Okay, I do have opteron vs. intel em64t numbers; for the specific opteron
and intel chips I run on they are very close for pme simulations using pmemd
on the benchmarks I have done (pmemd 9). The specifics are 2.2 GHz opteron
dual cpu/infiniband interconnect (note, NOT dual core, which may actually
give you more bang for the buck, though my numbers on this are loose (just
based on some rough benchmarks on dual core cray xd1, which I have not done
a lot of analysis on)) vs 3.6 GHz em64t intel xeon, 2 MB cache/infiniband.

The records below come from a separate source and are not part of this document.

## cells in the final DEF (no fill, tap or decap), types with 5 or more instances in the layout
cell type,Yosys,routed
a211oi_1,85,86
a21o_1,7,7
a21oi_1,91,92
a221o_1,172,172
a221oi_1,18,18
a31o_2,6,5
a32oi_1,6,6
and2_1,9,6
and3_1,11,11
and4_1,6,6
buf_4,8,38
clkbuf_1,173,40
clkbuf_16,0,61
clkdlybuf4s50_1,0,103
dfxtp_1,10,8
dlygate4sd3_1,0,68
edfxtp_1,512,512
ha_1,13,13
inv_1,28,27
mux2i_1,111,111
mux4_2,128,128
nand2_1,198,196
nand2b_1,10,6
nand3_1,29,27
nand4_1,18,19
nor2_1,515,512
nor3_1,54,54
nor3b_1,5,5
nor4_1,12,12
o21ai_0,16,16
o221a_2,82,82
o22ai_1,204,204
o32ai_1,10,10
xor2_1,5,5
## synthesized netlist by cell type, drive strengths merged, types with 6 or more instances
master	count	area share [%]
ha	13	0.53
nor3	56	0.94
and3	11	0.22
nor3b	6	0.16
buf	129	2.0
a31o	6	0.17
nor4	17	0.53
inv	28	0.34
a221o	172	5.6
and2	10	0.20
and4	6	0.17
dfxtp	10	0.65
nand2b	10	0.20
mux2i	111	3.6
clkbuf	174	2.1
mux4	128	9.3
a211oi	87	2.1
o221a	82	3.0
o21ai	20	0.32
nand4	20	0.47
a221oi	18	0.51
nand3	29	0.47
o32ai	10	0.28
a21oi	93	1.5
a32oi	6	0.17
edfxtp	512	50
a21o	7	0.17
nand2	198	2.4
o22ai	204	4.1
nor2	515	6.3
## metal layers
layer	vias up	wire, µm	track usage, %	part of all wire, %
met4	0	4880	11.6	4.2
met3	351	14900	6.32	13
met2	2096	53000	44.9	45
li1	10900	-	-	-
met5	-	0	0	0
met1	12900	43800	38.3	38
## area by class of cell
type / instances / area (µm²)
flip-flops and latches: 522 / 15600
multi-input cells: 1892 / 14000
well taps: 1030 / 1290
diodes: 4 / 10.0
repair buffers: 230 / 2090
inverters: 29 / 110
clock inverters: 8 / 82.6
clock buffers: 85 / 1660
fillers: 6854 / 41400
**src/rtl/fetch_buffer.sv**
```systemverilog
// Instruction fetch buffer: circular FIFO between prefetch and decode with fetch-exception hold.
// Optional FETCH_BUF_BYPASS_EN forwards prefetch straight to decode when the buffer is empty.
module fetch_buffer #(
    parameter int DEPTH = 4
) (
    input  logic                     clk,
    input  logic                     rst_n,
    input  logic                     pf_valid_i,
    input  logic [31:0]              pf_instr_i,
    input  logic [31:0]              pf_pc_i,
    input  logic                     pf_exc_i,
    output logic                     pf_ready_o,
    output logic                     id_valid_o,
    output logic [31:0]              id_instr_o,
    output logic [31:0]              id_pc_o,
    output logic                     id_exc_o,
    input  logic                     id_ready_i,
    input  logic                     flush_i,
    output logic [$clog2(DEPTH):0]   count_o
);

    localparam int AW = $clog2(DEPTH);
    localparam logic [AW:0] PTR_ONE = (AW+1)'(1);

    logic [AW:0]  wptr, rptr;
    logic         exc_hold;
    logic [31:0]  mem_instr [DEPTH];
    logic [31:0]  mem_pc    [DEPTH];
    logic         mem_exc   [DEPTH];

    logic         empty, full, push, pop, bypass;
    logic [31:0]  head_instr, head_pc;
    logic         head_exc;

    assign head_instr = mem_instr[rptr[AW-1:0]];
    assign head_pc    = mem_pc[rptr[AW-1:0]];
    assign head_exc   = mem_exc[rptr[AW-1:0]];

    always_comb begin
        empty      = (wptr == rptr);
        full       = (wptr == {~rptr[AW], rptr[AW-1:0]});
        pf_ready_o = !full && !exc_hold && !flush_i;
`ifdef FETCH_BUF_BYPASS_EN
        bypass     = empty && pf_valid_i && id_ready_i && !flush_i && !exc_hold;
`else
        bypass     = 1'b0;
`endif
        // A bypassed instruction is consumed directly and never occupies a slot.
        push       = pf_valid_i && pf_ready_o && !bypass;
        pop        = !empty && !flush_i && id_ready_i;
        id_valid_o = (!empty && !flush_i) || bypass;
        count_o    = wptr - rptr;
        id_instr_o = '0;
        id_pc_o    = '0;
        id_exc_o   = 1'b0;
        if (bypass) begin
            id_instr_o = pf_instr_i;
            id_pc_o    = pf_pc_i;
            id_exc_o   = pf_exc_i;
        end else if (!empty) begin
            id_instr_o = head_instr;
            id_pc_o    = head_pc;
            id_exc_o   = head_exc;
        end
    end

    always_ff @(posedge clk) begin
        if (!rst_n || flush_i) begin
            wptr     <= '0;
            rptr     <= '0;
            exc_hold <= 1'b0;
        end else begin
            if (push) wptr <= wptr + PTR_ONE;
            if (pop)  rptr <= rptr + PTR_ONE;
            // Only one faulting entry can be buffered, so popping any faulting head releases the hold.
            if (push && pf_exc_i)
                exc_hold <= 1'b1;
            else if (pop && head_exc)
                exc_hold <= 1'b0;
        end
    end

    always_ff @(posedge clk) begin
        if (rst_n && push) begin
            mem_instr[wptr[AW-1:0]] <= pf_instr_i;
            mem_pc[wptr[AW-1:0]]    <= pf_pc_i;
            mem_exc[wptr[AW-1:0]]   <= pf_exc_i;
        end
    end

endmodule

```
[src/rtl/aes256_subword.sv]
// SubWord: four parallel combinational AES S-boxes on a 32-bit word.
module aes256_subword
  import aes256_pkg::*;
(
  input  logic [31:0] word_i,
  output logic [31:0] word_o
);

  assign word_o = {sbox(word_i[31:24]), sbox(word_i[23:16]),
                   sbox(word_i[15:8]),  sbox(word_i[7:0])};

endmodule
`src/rtl/ofm_wr_pkg.sv`:
```
// Shared constants and FSM encoding for the OFM AXI4 write master.
// Imported by the top and the burst-length FIFO.
package ofm_wr_pkg;

  localparam logic [2:0] AXSIZE_64B = 3'd6;
  localparam logic [1:0] BURST_INCR = 2'b01;
  localparam logic [1:0] RESP_OKAY  = 2'b00;

  localparam int BEAT_BYTES = 64;
  localparam int PAGE_BYTES = 4096;

  typedef enum logic [1:0] {
    ST_IDLE,
    ST_ACTIVE,
    ST_FLUSH
  } wr_state_e;

endpackage

```
`src/rtl/ofm_wr_len_fifo.sv`:
```
// Burst-length FIFO between AW issue and W drain.
// Extra pointer bit separates full from empty; DEPTH must be a power of 2 >= 2.
module ofm_wr_len_fifo
  import ofm_wr_pkg::*;
#(
  parameter int DEPTH = 4,
  parameter int WIDTH = 9
) (
  input  logic             clk,
  input  logic             rst_n,
  input  logic             push,
  input  logic [WIDTH-1:0] din,
  input  logic             pop,
  output logic [WIDTH-1:0] dout,
  output logic             full,
  output logic             empty
);

  localparam int PW = $clog2(DEPTH);

  logic [WIDTH-1:0] mem [DEPTH];
  logic [PW:0]      wp;
  logic [PW:0]      rp;

  assign empty = (wp == rp);
  assign full  = (wp[PW] != rp[PW]) &&
                 (wp[PW-1:0] == rp[PW-1:0]);
  assign dout  = mem[rp[PW-1:0]];

  always_ff @(posedge clk) begin
    if (push && !full) mem[wp[PW-1:0]] <= din;
  end

  always_ff @(posedge clk or negedge rst_n) begin
    if (!rst_n) begin
      wp <= '0;
      rp <= '0;
    end else begin
      if (push && !full) wp <= wp + 1'b1;
      if (pop && !empty) rp <= rp + 1'b1;
    end
  end

endmodule

```
`src/rtl/ofm_axi_write_master.sv`:
```
// AXI4 write master draining the 512-bit OFM stream into memory.
// Bursts are page-clipped; completion waits for every B response.
module ofm_axi_write_master
  import ofm_wr_pkg::*;
#(
  parameter int ADDR_WIDTH      = 64,
  parameter int DATA_WIDTH      = 512,
  parameter int MAX_BURST_LEN   = 64,
  parameter int MAX_OUTSTANDING = 4
) (
  input  logic                    clk,
  input  logic                    rst_n,
  input  logic                    req,
  input  logic [ADDR_WIDTH-1:0]   addr_base,
  input  logic [ADDR_WIDTH-1:0]   offset,
  input  logic [ADDR_WIDTH-1:0]   xfer_size,
  output logic                    done,
  output logic                    busy,
  output logic                    err,
  input  logic                    s_tvalid,
  output logic                    s_tready,
  input  logic [DATA_WIDTH-1:0]   s_tdata,
  output logic                    m_awvalid,
  input  logic                    m_awready,
  output logic [ADDR_WIDTH-1:0]   m_awaddr,
  output logic [7:0]              m_awlen,
  output logic [2:0]              m_awsize,
  output logic [1:0]              m_awburst,
  output logic                    m_wvalid,
  input  logic                    m_wready,
  output logic [DATA_WIDTH-1:0]   m_wdata,
  output logic [DATA_WIDTH/8-1:0] m_wstrb,
  output logic                    m_wlast,
  input  logic                    m_bvalid,
  output logic                    m_bready,
  input  logic [1:0]              m_bresp
);

  localparam int BW = ADDR_WIDTH - 6;
  localparam int OW = $clog2(MAX_OUTSTANDING) + 1;
  localparam logic [OW-1:0] MAX_OS = OW'(MAX_OUTSTANDING);
  localparam logic [8:0]    MBL    = 9'(MAX_BURST_LEN);

  wr_state_e       state;
  wr_state_e       state_nxt;
  logic [ADDR_WIDTH-1:0] cur_addr;
  logic [BW-1:0]   beats_aw;
  logic [BW-1:0]   beats_w;
  logic [OW-1:0]   outst;
  logic [8:0]      w_cnt;
  logic            w_active;
  logic            accept;
  logic            aw_hs;
  logic            w_hs;
  logic            b_hs;
  logic            aw_raise;
  logic            pop;
  logic [12:0]     page_room;
  logic [8:0]      cap;
  logic [8:0]      len;
  logic [8:0]      aw_beats;
  logic [8:0]      fifo_dout;
  logic            fifo_full;
  logic            fifo_empty;
  logic            unused_size;

  assign unused_size = ^xfer_size[5:0];

  assign m_awsize  = AXSIZE_64B;
  assign m_awburst = BURST_INCR;
  assign m_wstrb   = '1;
  assign m_wdata   = s_tdata;
  assign m_wvalid  = s_tvalid & w_active;
  assign s_tready  = m_wready & w_active;
  assign m_wlast   = w_active & (w_cnt == 9'd1);
  assign busy      = (state != ST_IDLE);
  assign m_bready  = busy;

  assign accept   = (state == ST_IDLE) && req;
  assign aw_hs    = m_awvalid & m_awready;
  assign w_hs     = m_wvalid & m_wready;
  assign b_hs     = m_bvalid & m_bready;
  assign pop      = !w_active && !fifo_empty;
  assign aw_beats = {1'b0, m_awlen} + 9'd1;

  // Largest burst that stays inside the current 4 KB page
  always_comb begin
    page_room = 13'(PAGE_BYTES) - {1'b0, cur_addr[11:0]};
    cap = ({2'b0, page_room[12:6]} < MBL) ?
          {2'b0, page_room[12:6]} : MBL;
    len = (beats_aw < BW'(cap)) ? beats_aw[8:0] : cap;
  end

  assign aw_raise = (state == ST_ACTIVE) && !m_awvalid &&
                    (beats_aw != '0) && (outst < MAX_OS) &&
                    !fifo_full;

  always_comb begin
    state_nxt = state;
    done      = 1'b0;
    unique case (state)
      ST_IDLE: begin
        if (req)
          state_nxt = (xfer_size[ADDR_WIDTH-1:6] == '0) ?
                      ST_FLUSH : ST_ACTIVE;
      end
      ST_ACTIVE: begin
        if (beats_aw == '0 && beats_w == '0)
          state_nxt = ST_FLUSH;
      end
      ST_FLUSH: begin
        if (outst == '0) begin
          state_nxt = ST_IDLE;
          done      = 1'b1;
        end
      end
      default: state_nxt = ST_IDLE;
    endcase
  end

  always_ff @(posedge clk or negedge rst_n) begin
    if (!rst_n) begin
      state    <= ST_IDLE;
      cur_addr <= '0;
      beats_aw <= '0;
      beats_w  <= '0;
      err      <= 1'b0;
    end else begin
      state <= state_nxt;
      if (accept) begin
        cur_addr <= addr_base + offset;
        beats_aw <= xfer_size[ADDR_WIDTH-1:6];
        beats_w  <= xfer_size[ADDR_WIDTH-1:6];
        err      <= 1'b0;
      end else begin
        if (aw_hs) begin
          cur_addr <= cur_addr + (ADDR_WIDTH'(aw_beats) << 6);
          beats_aw <= beats_aw - BW'(aw_beats);
        end
        if (w_hs) beats_w <= beats_w - BW'(1);
        if (b_hs && m_bresp != RESP_OKAY) err <= 1'b1;
      end
    end
  end

  always_ff @(posedge clk or negedge rst_n) begin
    if (!rst_n) begin
      m_awvalid <= 1'b0;
      m_awaddr  <= '0;
      m_awlen   <= '0;
    end else if (aw_raise) begin
      m_awvalid <= 1'b1;
      m_awaddr  <= cur_addr;
      m_awlen   <= 8'(len - 9'd1);
    end else if (aw_hs) begin
      m_awvalid <= 1'b0;
    end
  end

  always_ff @(posedge clk or negedge rst_n) begin
    if (!rst_n) begin
      outst <= '0;
    end else begin
      unique case (1'b1)
        aw_hs && !b_hs: outst <= outst + OW'(1);
        b_hs && !aw_hs: outst <= outst - OW'(1);
        default: ;
      endcase
    end
  end

  always_ff @(posedge clk or negedge rst_n) begin
    if (!rst_n) begin
      w_active <= 1'b0;
      w_cnt    <= '0;
    end else if (pop) begin
      w_active <= 1'b1;
      w_cnt    <= fifo_dout;
    end else if (w_hs) begin
      w_cnt <= w_cnt - 9'd1;
      if (w_cnt == 9'd1) w_active <= 1'b0;
    end
  end

  ofm_wr_len_fifo #(
    .DEPTH (MAX_OUTSTANDING),
    .WIDTH (9)
  ) u_len_fifo (
    .clk   (clk),
    .rst_n (rst_n),
    .push  (aw_hs),
    .din   (aw_beats),
    .pop   (pop),
    .dout  (fifo_dout),
    .full  (fifo_full),
    .empty (fifo_empty)
  );

endmodule

```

On the two clusters I bench on for these types of chip, the numbers are
pretty darn close for pme. For GB, I would probably tend to prefer the xeon
because I am a little bit chicken about trying to use the Intel MKL with
Opterons, and it really helps GB performance - off the top of my head at
least 20% (this is a very crude recollection from GB which I hacked into
pmemd but have not yet put a lot of effort into optimizing - but it was
clear that the MKL was worth it. I don't know if the AMD equivalent is as
good, and have not tried crossing manufacturers any further than using ifort
to compile on opterons (which is maybe a little slower than pathscale unless
you get adventurous in lying to the compiler about what the chip is (Andreas
Svrcek-Seiler sent me some numbers on this, and has tried lots of different
things in compiling on the opteron; I tend to try to get a few things
working and move on to the next platform). Okay, so the performance is
close, and I could believe that a really well configured opteron can do a
bit better, but I have not seen dramatic differences myself. Don't get me
wrong, I like the opteron very much, but the later intel chips are
delivering too. Now, if I were buying hardware, I would be worried about
getting a reliable cpu + reliable motherboard + reliable interconnect. The
thing that will kill you is if you buy something cheap, and one of the
components is not well balanced, or prone to heat-induced or other failure.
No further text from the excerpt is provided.